## Stored data
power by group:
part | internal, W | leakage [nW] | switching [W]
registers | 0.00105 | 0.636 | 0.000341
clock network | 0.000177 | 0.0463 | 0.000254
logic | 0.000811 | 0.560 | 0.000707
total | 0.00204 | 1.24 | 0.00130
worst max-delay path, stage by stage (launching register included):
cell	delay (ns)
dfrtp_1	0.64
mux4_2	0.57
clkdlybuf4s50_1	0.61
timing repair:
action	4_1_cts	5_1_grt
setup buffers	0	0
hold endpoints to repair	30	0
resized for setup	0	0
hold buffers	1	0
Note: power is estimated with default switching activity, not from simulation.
==> config.mk <==
export PLATFORM = sky130hd
export DESIGN_NAME = bounce_generator
export DESIGN_NICKNAME = d
export VERILOG_FILES = /design/src/rtl/bounce_generator.sv
export SDC_FILE = /design/constraint.sdc
export NUM_CORES = 1
export LEC_CHECK = 0
export CORE_MARGIN = 2
export CORE_UTILIZATION = 32
export DETAILED_ROUTE_END_ITERATION = 7
export SLEW_MARGIN = 20
export SYNTH_ARGS = -nofsm -noshare
export SYNTH_HDL_FRONTEND = slang
export SYNTH_SLANG_ARGS = --single-unit
==> constraint.sdc <==
create_clock -name i_Clk -period 5.35 [get_ports i_Clk]
set_clock_uncertainty 0.15 [all_clocks]
set_input_delay 1.605 -clock i_Clk [delete_from_list [all_inputs] [get_ports i_Clk]]
set_output_delay 1.605 -clock i_Clk [all_outputs]
set_load 0.005 [all_outputs]
==> src/rtl/bounce_generator.sv <==
// bounce_generator: turns a clean level command into a pseudo-random bouncy contact signal.
// Optional macro BOUNCE_GEN_COUNT_EN adds the o_Edge_Count burst toggle counter.
module bounce_generator #(
  parameter int unsigned BOUNCE_CYCLES = 16,
  parameter int unsigned SETTLE_CYCLES = 8,
  parameter int unsigned SEG_BITS      = 2,
  parameter logic [15:0] LFSR_SEED     = 16'hACE1
) (
  input  logic       i_Clk,
  input  logic       i_Rst_L,
  input  logic       i_Level,
  output logic       o_Bouncy,
  output logic       o_Busy,
  output logic       o_Done
`ifdef BOUNCE_GEN_COUNT_EN
  ,
  output logic [7:0] o_Edge_Count
`endif
);

  localparam int unsigned WIN_W = $clog2(BOUNCE_CYCLES + 1);
  localparam int unsigned SET_W = $clog2(SETTLE_CYCLES + 1);
  localparam logic [15:0] LFSR_MASK = 16'hB400;
  localparam logic [15:0] SEED_EFF  = (LFSR_SEED == 16'h0000) ? 16'hACE1 : LFSR_SEED;
  localparam logic [WIN_W-1:0] WIN_INIT = WIN_W'(BOUNCE_CYCLES - 1);
  localparam logic [SET_W-1:0] SET_INIT = SET_W'(SETTLE_CYCLES - 1);

  typedef enum logic [1:0] {
    ST_IDLE   = 2'd0,
    ST_BOUNCE = 2'd1,
    ST_SETTLE = 2'd2
  } state_t;

  // Galois step, shifting right; an all-zero seed never reaches here.
  function automatic logic [15:0] lfsr_next(input logic [15:0] v);
    return {1'b0, v[15:1]} ^ (v[0] ? LFSR_MASK : 16'h0000);
  endfunction

  state_t              state_q, state_d;
  logic [15:0]         lfsr_q, lfsr_d;
  logic                target_q, target_d;
  logic                bouncy_q, bouncy_d;
  logic                busy_q, busy_d;
  logic                done_q, done_d;
  logic [WIN_W-1:0]    window_q, window_d;
  logic [SET_W-1:0]    settle_q, settle_d;
  logic [SEG_BITS-1:0] seg_q, seg_d;
  logic                start_s;

  // A retarget during BOUNCE restarts the window; SETTLE deliberately ignores the input.
  assign start_s = ((state_q == ST_IDLE) || (state_q == ST_BOUNCE)) && (i_Level != target_q);

  // Next-state and next-output computation for the burst sequencer.
  always_comb begin
    lfsr_d   = lfsr_next(lfsr_q);
    state_d  = state_q;
    target_d = target_q;
    bouncy_d = bouncy_q;
    busy_d   = busy_q;
    done_d   = 1'b0;
    window_d = window_q;
    settle_d = settle_q;
    seg_d    = seg_q;
    if (start_s) begin
      target_d = i_Level;
      bouncy_d = i_Level;
      window_d = WIN_INIT;
      seg_d    = lfsr_q[SEG_BITS-1:0];
      busy_d   = 1'b1;
      state_d  = ST_BOUNCE;
    end else begin
      case (state_q)
        ST_IDLE: begin
          busy_d = 1'b0;
        end
        ST_BOUNCE: begin
          if (window_q == WIN_W'(0)) begin
            bouncy_d = target_q;
            settle_d = SET_INIT;
            state_d  = ST_SETTLE;
          end else begin
            window_d = window_q - WIN_W'(1);
            if (seg_q == SEG_BITS'(0)) begin
              bouncy_d = ~bouncy_q;
              seg_d    = lfsr_q[SEG_BITS-1:0];
            end else begin
              seg_d = seg_q - SEG_BITS'(1);
            end
          end
        end
        ST_SETTLE: begin
          bouncy_d = target_q;
          if (settle_q == SET_W'(0)) begin
            state_d = ST_IDLE;
            busy_d  = 1'b0;
            done_d  = 1'b1;
          end else begin
            settle_d = settle_q - SET_W'(1);
          end
        end
        default: begin
          state_d  = ST_IDLE;
          busy_d   = 1'b0;
          bouncy_d = target_q;
        end
      endcase
    end
  end

  // State and output registers; reset aborts any burst in progress.
  always_ff @(posedge i_Clk or negedge i_Rst_L) begin
    if (!i_Rst_L) begin
      state_q  <= ST_IDLE;
      lfsr_q   <= SEED_EFF;
      target_q <= 1'b0;
      bouncy_q <= 1'b0;
      busy_q   <= 1'b0;
      done_q   <= 1'b0;
      window_q <= WIN_W'(0);
      settle_q <= SET_W'(0);
      seg_q    <= SEG_BITS'(0);
    end else begin
      state_q  <= state_d;
      lfsr_q   <= lfsr_d;
      target_q <= target_d;
      bouncy_q <= bouncy_d;
      busy_q   <= busy_d;
      done_q   <= done_d;
      window_q <= window_d;
      settle_q <= settle_d;
      seg_q    <= seg_d;
    end
  end

  assign o_Bouncy = bouncy_q;
  assign o_Busy   = busy_q;
  assign o_Done   = done_q;

`ifdef BOUNCE_GEN_COUNT_EN
  logic [7:0] edge_count_q, edge_count_d;
  logic       toggle_s;

  assign toggle_s = !start_s && (state_q == ST_BOUNCE) && (window_q != WIN_W'(0)) &&
                    (seg_q == SEG_BITS'(0));

  // Burst toggle counter: first contact counts as one, saturates, holds until the next start.
  always_comb begin
    if (start_s) begin
      edge_count_d = 8'd1;
    end else if (toggle_s && (edge_count_q != 8'hFF)) begin
      edge_count_d = edge_count_q + 8'd1;
    end else begin
      edge_count_d = edge_count_q;
    end
  end

  // Edge counter register.
  always_ff @(posedge i_Clk or negedge i_Rst_L) begin
    if (!i_Rst_L) begin
      edge_count_q <= 8'd0;
    end else begin
      edge_count_q <= edge_count_d;
    end
  end

  assign o_Edge_Count = edge_count_q;
`endif

endmodule

* Yosys cells after proc, flatten, opt, wreduce, memory -nomap -nowiden
Cells that the tools add are included.
Operators by class: add/subtract/negate cells 3, eq/ne operators 11, muxes and demuxes 25, bitwise logic cells 3, reductions and logical operators 13
Operators with widths (count):
- $mux W16 | 1
- $xor A15 B16 Y16 | 1
- $mux W5 | 3
- $mux W2 | 7
- $mux W1 | 8
- $mux W4 | 2
- $ne A2 B2 Y1 const B | 4
- $pmux W4 S2 | 1
- $pmux W2 S3 | 1
- $reduce_and A2 Y1 | 3
- $logic_not A5 Y1 | 1
- $sub A5 B1 Y5 const B | 1
- $logic_not A2 Y1 | 2
- $logic_not A4 Y1 | 1
- $ne A4 B2 Y1 const B | 1
- $pmux W1 S2 | 2
- $reduce_and A4 Y1 | 1
- $reduce_bool A2 Y1 | 2
- $sub A4 B1 Y4 const B | 1
- $ne A3 B2 Y1 const B | 1
- $ne A3 B3 Y1 const B | 1
- $reduce_and A3 Y1 | 1
- $eq A2 B1 Y1 const B | 1
- $eq A2 B2 Y1 const B | 1
- 6 further kinds | 7
Word-level totals: flip-flop bits (word level) 33, input bits 3, output and inout port bits 3, word-level logic and storage cells 64

* Logic depth before layout (Yosys ltp)
Gate-level depths: netlist of the first run.
word-level depth 5, depth in mapped cells 6

* Worst setup path after synthesis of the first run
OpenSTA, ideal clock, no wires.
kind input port to flip-flop, from input i_Level, to register seg_q[1], setup time 0.121 ns, data arrival time 2.291 ns, data required time 5.079 ns, setup slack 2.788 ns, cell stages on the path 5, cell sequence xor2_1 nand2b_1 clkbuf_1 o31ai_1 o2bb2ai_1
On the way: word-level cells in the longest chain between the ends 4, elaborated cells between the ends (all ways) 6
RTL lines:
- start: declaration | RTL line 11 | input logic i_Level,
- $ne A1 B1 Y1 (*) | RTL line 51 | assign start_s = ((state_q == ST_IDLE) || (state_q == ST_BOUNCE)) && (i_Level != target_q);
- $logic_and A1 B1 Y1 (*) | RTL line 51
- $ne A2 B2 Y1 (no source line) / $reduce_bool A2 Y1 (equally long branches)
- $reduce_and A2 Y1 (no source line)
- end signal: assignment | RTL line 131 | seg_q <= seg_d;
- end: declaration | RTL line 47 | logic [SEG_BITS-1:0] seg_q, seg_d;
Mark *: on every way between the ends. The rest lies on a longest branch, timed or not. A chain may end at the register's enable or synchronous reset.

* Final worst setup path of the first run
from register bouncy_q, in the netlist o_Bouncy, to output o_Bouncy
RTL lines:
- start: declaration | RTL line 42 | logic bouncy_q, bouncy_d;
- start signal: assignment | RTL line 126 | bouncy_q <= bouncy_d;
- end: declaration | RTL line 12 | output logic o_Bouncy,
No word-level cell between the ends.

==> results of run 1 <==
-- power groups by stage --
stage | sequential, mW | clock [mW] | combinational (mW)
after floorplan | 0.263 | 0 | 0.0174
after global placement | 0.264 | 0 | 0.0283
after detailed placement | 0.264 | 0 | 0.0295
after CTS | 0.260 | 0.185 | 0.0297
after global routing | 0.261 | 0.196 | 0.0335
final | 0.260 | 0.179 | 0.0290
-- cell families after synthesis --
group | after synthesis | share of synthesized area, %
and+or+nand+nor | 32 | 13.78
muxes | 1 | 0.8379
DFF | 33 | 62.20
AOI/OAI and AO/OA | 22 | 12.29
adders and majority gates | 3 | 2.794
buffers and inverters | 10 | 2.886
xor gates and xnor gates | 8 | 5.214
-- state kept, by name (all words and copies together) (netlist names) --
signal	cells
lfsr_q	16
settle_q	4
o_Busy	1
o_Done	1
window_q	5
target_q	1
o_Bouncy	1
state_q	2
seg_q	2
-- cell usage after synthesis (all sizes together) (2+ instances only) --
cell     number  share of area (%)
o21ai         7                2.6
nor3          2               0.74
nand2         9                3.6
xor2          6                3.9
nand2b        3                1.4
nand3         3                1.1
xnor2         2                1.3
nor2b         2               0.93
o2bb2ai       2                1.3
inv           8                2.2
o31ai         2                2.1
o22ai         3                1.9
ha            3                2.8
nor3b         2                1.1
dfrtp        25                 47
nor2          6                1.7
dfstp         8                 16
-- cell type report --
class / instances / area, sq um
clock inverter: 2 / 10.01
multi-input combinational: 66 / 469.2
clock buffer: 6 / 72.57
sequential: 33 / 835.8
fill: 396 / 2491
inverter: 8 / 30.03
tap: 50 / 62.56
timing repair buffer: 6 / 57.56
-- how the worst max path moves through the flow --
| stage | startpoint | end | slack, ps | depth (start not counted) |
|---|---|---|---|---|
| finish | o_Bouncy | o_Bouncy | 2410 | 1 |
| global route | i_Level | seg_q[0] | 2340 | 5 |
| CTS | o_Bouncy | o_Bouncy | 2390 | 1 |
| detailed placement | i_Level | seg_q[0] | 2140 | 5 |
| global placement | i_Level | seg_q[0] | 2150 | 5 |
| floorplan | i_Level | seg_q[1] | 2790 | 5 |
-- metrics by stage --
step                total power [mW]  setup WS [ps]  utilization [%]  instances
floorplan                     0.2805           2788                -        109
global placement              0.2921           2147            36.12        163
detailed placement            0.2937           2138            36.12        163
CTS                           0.4747           2390            38.17        171
global route                  0.4904           2338            38.17        171
finish                        0.4677           2410            38.17        171
-- per-layer routing --
metal,global-route usage [%],up-vias
met2,17.91,9
met5,0,-
met1,14.35,423
met4,5.882,0
li1,-,396
met3,3.896,3
==> flow_summary.ini, run 1 <==
[clock_network]
cts_buffer_depth = 2
numCtsBuffers = 5
htreeDepth = 2
post_cts_buffers = 0
clk_pin_slew_ps = 70
cts_root_buf = clkbuf_8
hold_buffers = 0
clkLatencyLatePin_ps = 290
cts_num_sinks = 33
cts_tree = yes
cts.repair.resized = 0

[route]
top_layer = met4
first_pass_iters = 4
wl_microns = 2309
wl_met3_microns = 71
drc = 0
drt-wirelength-per-cell_microns = 13.50
viasPerCell = 4.860
drt_first_iter_violations = 38
antenna_left = 0
wl_met1_microns = 1130
wl_met2_microns = 1080
vias = 831

[setup_path]
cp_cell_sequence = clkdlybuf4s50_1
reg2reg_slack_ps = 3320
r2r-start = window_q[0]
cp.required_ps = 3600
max_stage_delay_ps = 520
worstPathArrival_ps = 1190
cp_num_buf_inv = 1
cp-start-kind = flip-flop
crit_type = flip-flop to output pin
r2r_cells = 6
r2r-end = o_Bouncy
critPathMaxFanout = 5
cp_slowest_cell = clkdlybuf4s50_1
critical-path-top-delay-family = buffers and inverters
critPathCaptureType = output pin

[power_and_ir_drop]
p_int_uw = 357.2
pwr-share-seq_pct = 55.6
peakVddDrop_mv = 0.1193
p_clk_share_pct = 38.2
p_per_area_nw_per_um2 = 304.1
combinationalPowerShare_pct = 6.2
power.leakage_nw = 0.6836
switchingPower_uw = 110.4
swShare_pct = 23.62

[yosys]
synth-seq-area-share_pct = 62.20
synthesis.area_sq_um = 1344
postSynthAreaPerCell_sq_um = 12.33
synth-seq-cells = 33
synth_cells = 109
synth_nets = 115
synth-edff-count = 0
ys_warn_count = 0
ys.flop_type = dfrtp_1
synthArstFlopShare_pct = 100.0
ys_types = 37

[grt]
antenna_found_initial = 0
grt_pass1_vias = 882
grt_max_degree = 34
grt_overflow = 0
grt_use_total_pct = 11.56
grt_pass1_wl_microns = 3884

[finish]
final_layout_size_suffix_gt1_share_pct = 18.18
nets = 126
layout_common_cells = dfrtp_1, inv_1, dfstp_2, nand2_1
antennaDiodeCount = 0
stdcell_area_sq_um = 1538
syn2layout_area_growth_pct = 14.43
final_common_cell = dfrtp_1

[floorplan]
die-area_sq_um = 4733
fp-row-count = 23
coreArea_sq_um = 4029
die_x_microns = 68.80
initial_core_util_pct = 33.35
ios = 6
die_y_microns = 68.80

[timing]
worstMarginPinSlew_ps = 556.9
report.final.slew_viol_count = 0
finalCritPeriodShare_pct = 54.96
hold_slack_ps = 190.9
relSlewSlack_pct = 62.35
hold_violations = 0
min_period_ps = 2940
setup_viol = 0
fmax_mhz = 340.1
finalSetupTns_ps = 0
rsz0062_at_grt = no

[run_status]
status = complete, no violations

[place]
post_dp_cell_area_sq_um = 1455
gp_congestion = 0.7489
hpwl_microns = 1528
io_buffers = 5

[run]
max-cap-violations = 0

[worst_hold_path]
min_to = lfsr_q[2]
hold_start = lfsr_q[3]
holdCritPathClass = flip-flop to flip-flop
worst_hold_path.num_cells = 0
No activity file was read; power rests on OpenSTA's default activity.
==> run 2: changes to the inputs <==
- clock period: 5.35 -> 3 ns (I/O delays scaled with it)
==> flow_summary.ini, run 2 (synthesis results as in run 1) <==
[setup_path]
critPathCaptureType = output pin
cp_num_buf_inv = 1
cp-startpoint = o_Bouncy
cp.required_ps = 1950
r2r-start = window_q[0]
max_stage_delay_ps = 520
worstPathArrival_ps = 1200
crit_type = flip-flop to output pin
critPathMaxFanout = 5
critical-path-top-delay-family = buffers and inverters
r2r_cells = 6
cp_slowest_cell = clkdlybuf4s50_1
cp-start-kind = flip-flop
cp_cell_sequence = clkdlybuf4s50_1
crit_cells = 1

[finish]
multiInputGateArea_sq_um = 469.2
syn2layout_area_growth_pct = 14.71
final_layout_size_suffix_gt1_share_pct = 19.01
layout_common_cells = dfrtp_1, inv_1, dfstp_2, nand2_1
final_common_cell = dfrtp_1
regArea_sq_um = 835.8
fin_cells = 171
largest_register_ffs = 16
post-route-util_pct = 38.26
fill_cells = 396
antennaDiodeCount = 0
reg_top3 = lfsr_q x16, window_q x5, settle_q x4
nets = 126
stdcell_area_sq_um = 1541
top_register = lfsr_q

[clock_network]
htreeDepth = 2
hold_buffers = 0
numCtsBuffers = 5
cts.repair.resized = 0
cts_num_sinks = 33
post_cts_buffers = 0
clk_pin_slew_ps = 70
cts_tree = yes
cts_root_buf = clkbuf_8
cts_buffer_depth = 2
clkLatencyLatePin_ps = 280

[timing]
worstMarginPinSlew_ps = 534.0
min_period_ps = 2249
setup_viol = 0
finalSetupTns_ps = 0
finalCritPeriodShare_pct = 74.95
rsz0062_at_grt = no
fmax_mhz = 444.7
hold_slack_ps = 196.5
relSlewSlack_pct = 63.90
report.final.slew_viol_count = 0
hold_violations = 0

[run]
max-cap-violations = 0

[worst_hold_path]
hold_start = lfsr_q[4]
holdCritPathClass = flip-flop to flip-flop
worst_hold_path.num_cells = 0

[route]
wl_microns = 2226
first_pass_iters = 4
drt-wirelength-per-cell_microns = 13.02
drt_first_iter_violations = 47
drc = 0
vias = 829
viasPerCell = 4.848
antenna_left = 0

[floorplan]
die_y_microns = 68.80
die_x_microns = 68.80
initial_core_util_pct = 33.35
die-area_sq_um = 4733
coreArea_sq_um = 4029
fp-row-count = 23
ios = 6

[grt]
grt_overflow = 0
grt_max_degree = 34
grt_pass1_wl_microns = 3898
grt_pass1_vias = 836
grt_use_total_pct = 11.68
antenna_found_initial = 0

[place]
hpwl_microns = 1511
post_dp_cell_area_sq_um = 1455
gp_congestion = 0.6917
io_buffers = 5
dp.cells = 163

[run_status]
status = complete, no violations

[power_and_ir_drop]
p_per_area_nw_per_um2 = 543.5
peakVddDrop_mv = 0.2421
power.leakage_nw = 0.6826
## run 2: layout make-up
cell class                      instances  share of cell area (%)
Timing Repair Buffer                    6                   3.734
Clock buffer                            5                   4.464
Tap cell                               50                   4.058
Inverter                                8                   1.948
Multi-Input combinational cell         66                   30.44
Sequential cell                        33                   54.22
Clock inverter                          3                   1.136
## run 2: through the flow
stage                     power, mW  setup slack (ps)
after detailed placement     0.5236             485.3
after floorplan              0.5003              1143
after CTS                    0.8532             737.3
after global placement       0.5207             508.1
after global routing         0.8831             674.7
final                        0.8379             751.5
## run 2: path summary, 6_finish.rpt
check	slack (ps)	end
min in group asynchronous	860	settle_q[0]
setup / recovery	750	o_Bouncy
max in group asynchronous	1510	lfsr_q[0]
hold / removal	200	lfsr_q[3]
hold reg to reg	200	lfsr_q[3]
setup reg to reg	1030	o_Bouncy
## run 2: layer usage
| layer | up-vias | global-route usage [%] | wire, microns |
|---|---|---|---|
| met3 | 7 | 4.383 | 89 |
| met1 | 404 | 14.70 | 1066 |
| li1 | 400 | - | - |
| met5 | - | 0 | 0 |
| met2 | 18 | 16.83 | 1015 |
| met4 | 0 | 7.353 | 54 |
## run 2: power by group
| part | switching, mW | internal, mW |
|---|---|---|
| logic | 0.0294 | 0.0221 |
| registers | 0.00885 | 0.454 |
| clock network | 0.163 | 0.160 |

## What you are asked to do
For the word "routing", count the lines of the records above that hold it and state only that count.

## Result for this exercise
3